Waxahachie High School is a public high school in the city of Waxahachie, Texas, United States and classified as a 6A school by the University Interscholastic League (UIL). It is a part of the Waxahachie Independent School District located in central Ellis County. In 2015, the school was rated "Met Standard" by the Texas Education Agency.

Academics
Waxahachie High School offers Advanced Placement (AP) in biology, calculus, chemistry, computer science, English language composition, English literature, environmental science, French language, macroeconomics, psychology, Spanish language, Spanish literature, statistics, U.S. government, world history, and U.S. history. As well as offering Advanced Placement classes, they offer Dual Credit classes in collaboration with the local community college, Navarro College. As of 2013, Waxahachie High School offers American Sign Language as an optional language class.

Athletics
The Waxahachie Indians compete in UIL-sanctioned sports including volleyball, cross country, football, basketball, powerlifting, swimming, soccer, golf, tennis, track, baseball, softball, and marching band.

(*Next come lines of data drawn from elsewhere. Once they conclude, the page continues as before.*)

--- config.mk ---
export PLATFORM = sky130hd
export DESIGN_NAME = qrs_sqrt
export DESIGN_NICKNAME = d
export VERILOG_FILES = /design/src/rtl/quadratic_root_solver_unit_macros.svh /design/src/rtl/qrs_sqrt.sv
export SDC_FILE = /design/constraint.sdc
export NUM_CORES = 2
export LEC_CHECK = 0
export BUFFER_PORTS_ARGS = -buffer_cell sky130_fd_sc_hd__buf_4
export CORE_UTILIZATION = 46
export CTS_CLUSTER_SIZE = 12
export DETAILED_ROUTE_END_ITERATION = 10
export GPL_TIMING_DRIVEN = 0
export PLACE_DENSITY_LB_ADDON = 0.1
export RECOVER_POWER = 25
export SLEW_MARGIN = 30
export SYNTH_ARGS = -nofsm -noshare
export SYNTH_HDL_FRONTEND = slang
export SYNTH_MEMORY_MAX_BITS = 65536
export SYNTH_SLANG_ARGS = --single-unit
--- constraint.sdc ---
create_clock -name clk_i -period 4.4 [get_ports clk_i]
set_input_delay 0.66 -clock clk_i [delete_from_list [all_inputs] [get_ports clk_i]]
set_output_delay 0.66 -clock clk_i [all_outputs]
set_load 0.02 [all_outputs]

In 1992, the varsity football team won the 4A state championship. The football team plays their home games at Lumpkins Stadium.

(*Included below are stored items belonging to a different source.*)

[src/hw/rtl/lkv_pkg.sv]
// Shared constants and transfer types of the LRU key/value cache.
`default_nettype none
package lkv_pkg;

	localparam int ENTRIES = 16;
	localparam int IDX_W = $clog2(ENTRIES);
	localparam int AGE_W = IDX_W;
	localparam int CNT_W = $clog2(ENTRIES + 1);
	localparam int CAP_W = 5;
	localparam int CMP_W = (CNT_W > CAP_W) ? CNT_W : CAP_W;
	localparam logic [CAP_W-1:0] CAP_RESET = CAP_W'(16);
	localparam logic [31:0] MISS_VALUE = 32'hFFFF_FFFF;

	localparam logic CMD_GET = 1'b0;
	localparam logic CMD_PUT = 1'b1;

	typedef struct packed {
		logic               cmd;
		logic signed [31:0] key;
		logic signed [31:0] write_value;
	} in_item_t;

	typedef struct packed {
		logic               hit;
		logic signed [31:0] read_value;
		logic               evicted;
	} out_item_t;

	typedef struct packed {
		logic load;
		logic scan;
		logic commit;
	} dp_cmd_t;

	typedef struct packed {
		logic scan_last;
	} dp_status_t;

endpackage
`default_nettype wire

[src/hw/rtl/lkv_ctrl.sv]
// Sequencing state machine of the LRU key/value cache: accept, scan, commit.
`default_nettype none
module lkv_ctrl import lkv_pkg::*; (
	input  wire logic       clk,
	input  wire logic       arst_n,
	input  wire logic       in_valid,
	output logic            in_stall,
	output logic            out_valid,
	input  wire logic       out_stall,
	output dp_cmd_t         cmd,
	input  wire dp_status_t status
);

	typedef enum logic [1:0] {
		ST_IDLE,
		ST_SCAN,
		ST_COMMIT
	} state_t;

	state_t state_q;
	logic   out_valid_q;
	logic   out_free;

	assign out_free = !out_valid_q || !out_stall;
	assign in_stall = (state_q != ST_IDLE);
	assign out_valid = out_valid_q;

	always_comb begin
		cmd.load = (state_q == ST_IDLE) && in_valid;
		cmd.scan = (state_q == ST_SCAN);
		cmd.commit = (state_q == ST_COMMIT) && out_free;
	end

	always_ff @(posedge clk or negedge arst_n) begin
		if (!arst_n) begin
			state_q <= ST_IDLE;
			out_valid_q <= 1'b0;
		end else begin
			if (out_valid_q && !out_stall && !cmd.commit) begin
				out_valid_q <= 1'b0;
			end
			case (state_q)
				ST_IDLE: begin
					if (in_valid) begin
						state_q <= ST_SCAN;
					end
				end
				ST_SCAN: begin
					if (status.scan_last) begin
						state_q <= ST_COMMIT;
					end
				end
				ST_COMMIT: begin
					if (out_free) begin
						out_valid_q <= 1'b1;
						state_q <= ST_IDLE;
					end
				end
				default: begin
					state_q <= ST_IDLE;
				end
			endcase
		end
	end

endmodule
`default_nettype wire

[src/hw/rtl/lkv_dpath.sv]
// Entry storage, sequential key search and recency update of the LRU cache.
`default_nettype none
module lkv_dpath import lkv_pkg::*; (
	input  wire logic             clk,
	input  wire logic             arst_n,
	input  wire in_item_t         in_item,
	output out_item_t             out_item,
	input  wire logic             cfg_we,
	input  wire logic [CAP_W-1:0] cfg_wdata,
	input  wire dp_cmd_t          cmd,
	output dp_status_t            status
);

	logic [CAP_W-1:0]        cap_q;
	logic [CNT_W-1:0]        used_q;
	logic [ENTRIES-1:0]      valid_q;
	logic [AGE_W-1:0]        age_q [ENTRIES];
	logic signed [31:0]      key_q [ENTRIES];
	logic signed [31:0]      value_q [ENTRIES];
	in_item_t                req_q;
	out_item_t               out_q;
	logic [IDX_W-1:0]        idx_q;
	logic                    found_q;
	logic [IDX_W-1:0]        found_idx_q;
	logic [AGE_W-1:0]        found_age_q;
	logic                    free_q;
	logic [IDX_W-1:0]        free_idx_q;
	logic                    any_q;
	logic [IDX_W-1:0]        old_idx_q;
	logic [AGE_W-1:0]        old_age_q;

	logic [CAP_W-1:0]        cap_nz;
	logic                    room;
	logic                    do_touch;
	logic                    age_all;
	logic                    do_fill;
	logic                    do_write_kv;
	logic                    do_write_val;
	logic                    is_evict;
	logic [IDX_W-1:0]        slot;
	logic [AGE_W-1:0]        slot_age;

	assign status.scan_last = (idx_q == IDX_W'(ENTRIES - 1));
	assign out_item = out_q;

	always_comb begin
		cap_nz = (cap_q == '0) ? CAP_W'(1) : cap_q;
		room = (CMP_W'(used_q) < CMP_W'(cap_nz)) && (CMP_W'(used_q) < CMP_W'(ENTRIES));
		do_touch = 1'b0;
		age_all = 1'b0;
		do_fill = 1'b0;
		do_write_kv = 1'b0;
		do_write_val = 1'b0;
		is_evict = 1'b0;
		slot = found_idx_q;
		slot_age = found_age_q;
		if (found_q) begin
			do_touch = 1'b1;
			do_write_val = (req_q.cmd == CMD_PUT);
		end else if (req_q.cmd == CMD_PUT) begin
			if (room) begin
				slot = free_idx_q;
				do_touch = 1'b1;
				age_all = 1'b1;
				do_fill = 1'b1;
				do_write_kv = 1'b1;
			end else if (any_q) begin
				slot = old_idx_q;
				slot_age = old_age_q;
				do_touch = 1'b1;
				do_write_kv = 1'b1;
				is_evict = 1'b1;
			end
		end
	end

	always_ff @(posedge clk or negedge arst_n) begin
		if (!arst_n) begin
			cap_q <= CAP_RESET;
			used_q <= '0;
			valid_q <= '0;
			for (int i = 0; i < ENTRIES; i++) begin
				age_q[i] <= '0;
			end
		end else begin
			if (cfg_we) begin
				cap_q <= cfg_wdata;
			end
			if (cmd.commit && do_touch) begin
				for (int i = 0; i < ENTRIES; i++) begin
					if (IDX_W'(i) == slot) begin
						age_q[i] <= '0;
					end else if (valid_q[i] && (age_all || age_q[i] < slot_age)) begin
						age_q[i] <= age_q[i] + AGE_W'(1);
					end
				end
			end
			if (cmd.commit && do_fill) begin
				valid_q[slot] <= 1'b1;
				used_q <= used_q + CNT_W'(1);
			end
		end
	end

	always_ff @(posedge clk) begin
		if (cmd.load) begin
			req_q <= in_item;
			idx_q <= '0;
			found_q <= 1'b0;
			free_q <= 1'b0;
			any_q <= 1'b0;
		end
		if (cmd.scan) begin
			if (valid_q[idx_q] && key_q[idx_q] == req_q.key && !found_q) begin
				found_q <= 1'b1;
				found_idx_q <= idx_q;
				found_age_q <= age_q[idx_q];
			end
			if (!valid_q[idx_q] && !free_q) begin
				free_q <= 1'b1;
				free_idx_q <= idx_q;
			end
			if (valid_q[idx_q] && (!any_q || age_q[idx_q] > old_age_q)) begin
				any_q <= 1'b1;
				old_idx_q <= idx_q;
				old_age_q <= age_q[idx_q];
			end
			idx_q <= idx_q + IDX_W'(1);
		end
		if (cmd.commit) begin
			out_q.hit <= found_q;
			out_q.evicted <= is_evict;
			out_q.read_value <= (found_q && req_q.cmd == CMD_GET) ?
				value_q[found_idx_q] : MISS_VALUE;
			if (do_write_kv) begin
				key_q[slot] <= req_q.key;
			end
			if (do_write_kv || do_write_val) begin
				value_q[slot] <= req_q.write_value;
			end
		end
	end

endmodule
`default_nettype wire

[src/hw/rtl/lru_key_value_cache_core.sv]
// Top level of the fully associative LRU key/value cache.
`default_nettype none
// A get or put transfer is accepted only while the block is idle and then
// runs through these steps in order: taking the request, a key search that
// walks all sixteen slots in turn, and a commit step that writes the entry,
// updates the recency ranks and loads the result register. The result register
// holds a finished result while the output is stalled; the commit cycle waits
// for it to free. Each request gives exactly one result. A get miss and every
// put report read_value as -1. Capacity zero behaves as one and values above
// the entry count as the entry count; the user must write capacity only while
// the block is idle, which the block itself does not enforce.
module lru_key_value_cache_core import lkv_pkg::*; (
	input  wire logic             clk,
	input  wire logic             arst_n,
	input  wire logic             in_valid,
	output logic                  in_stall,
	input  wire in_item_t         in_item,
	output logic                  out_valid,
	input  wire logic             out_stall,
	output out_item_t             out_item,
	input  wire logic             cfg_we,
	input  wire logic [CAP_W-1:0] cfg_wdata
);

	dp_cmd_t    cmd;
	dp_status_t status;

	lkv_ctrl u_ctrl (
		.clk       (clk),
		.arst_n    (arst_n),
		.in_valid  (in_valid),
		.in_stall  (in_stall),
		.out_valid (out_valid),
		.out_stall (out_stall),
		.cmd       (cmd),
		.status    (status)
	);

	lkv_dpath u_dpath (
		.clk       (clk),
		.arst_n    (arst_n),
		.in_item   (in_item),
		.out_item  (out_item),
		.cfg_we    (cfg_we),
		.cfg_wdata (cfg_wdata),
		.cmd       (cmd),
		.status    (status)
	);

endmodule
`default_nettype wire
[config.mk]
export PLATFORM = sky130hd
export DESIGN_NAME = lru_key_value_cache_core
export DESIGN_NICKNAME = d
export VERILOG_FILES = /design/src/hw/rtl/lkv_pkg.sv /design/src/hw/rtl/lkv_ctrl.sv /design/src/hw/rtl/lkv_dpath.sv /design/src/hw/rtl/lru_key_value_cache_core.sv
export SDC_FILE = /design/constraint.sdc
export NUM_CORES = 1
export LEC_CHECK = 0
export ABC_AREA = 1
export BUFFER_PORTS_ARGS = -buffer_cell sky130_fd_sc_hd__clkbuf_2
export CAP_MARGIN = 30
export CELL_PAD_IN_SITES_DETAIL_PLACEMENT = 1
export CELL_PAD_IN_SITES_GLOBAL_PLACEMENT = 1
export CORE_MARGIN = 2
export CORE_UTILIZATION = 47
export DETAILED_ROUTE_END_ITERATION = 8
export PLACE_DENSITY = 0.77
export SYNTH_ARGS = -nofsm -noshare
export SYNTH_HDL_FRONTEND = slang
export SYNTH_SLANG_ARGS = --single-unit
[constraint.sdc]
create_clock -name clk -period 5.28 [get_ports clk]
set_clock_uncertainty 0.1 [all_clocks]
set_input_delay 0.264 -clock clk [delete_from_list [all_inputs] [get_ports clk]]
set_output_delay 0.264 -clock clk [all_outputs]
set_load 0.1 [all_outputs]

The school's baseball team won the 3A state championship in 1965. The boys basketball team won the 3A state championship in 1958 and the 4A state championship in 1983. The girls basketball team won the 4A state championship in 2006.

Extracurricular activities
Waxahachie High School has extracurricular activities such as band, choir, and theater. Waxahachie High School also offers several CTSOs to its students including FFA, Skills USA and TSA. Other organizations on campus include DI, Interact, and NHS.

Band

The Spirit of Waxahachie Indian Band is the largest organization on campus, with 250 members. For over 20 years, the band has received numerous awards both locally and around the nation, having been a consistent UIL State Marching Contest finalist and 5A bronze medalist in 2017. The band is also a consistent Bands of America regional finalist, and performed at the 2000 Macy's Thanksgiving Day Parade. The band has also been named a finalist for Phi Beta Mu's Earl D. Irons Program of Distinction Award.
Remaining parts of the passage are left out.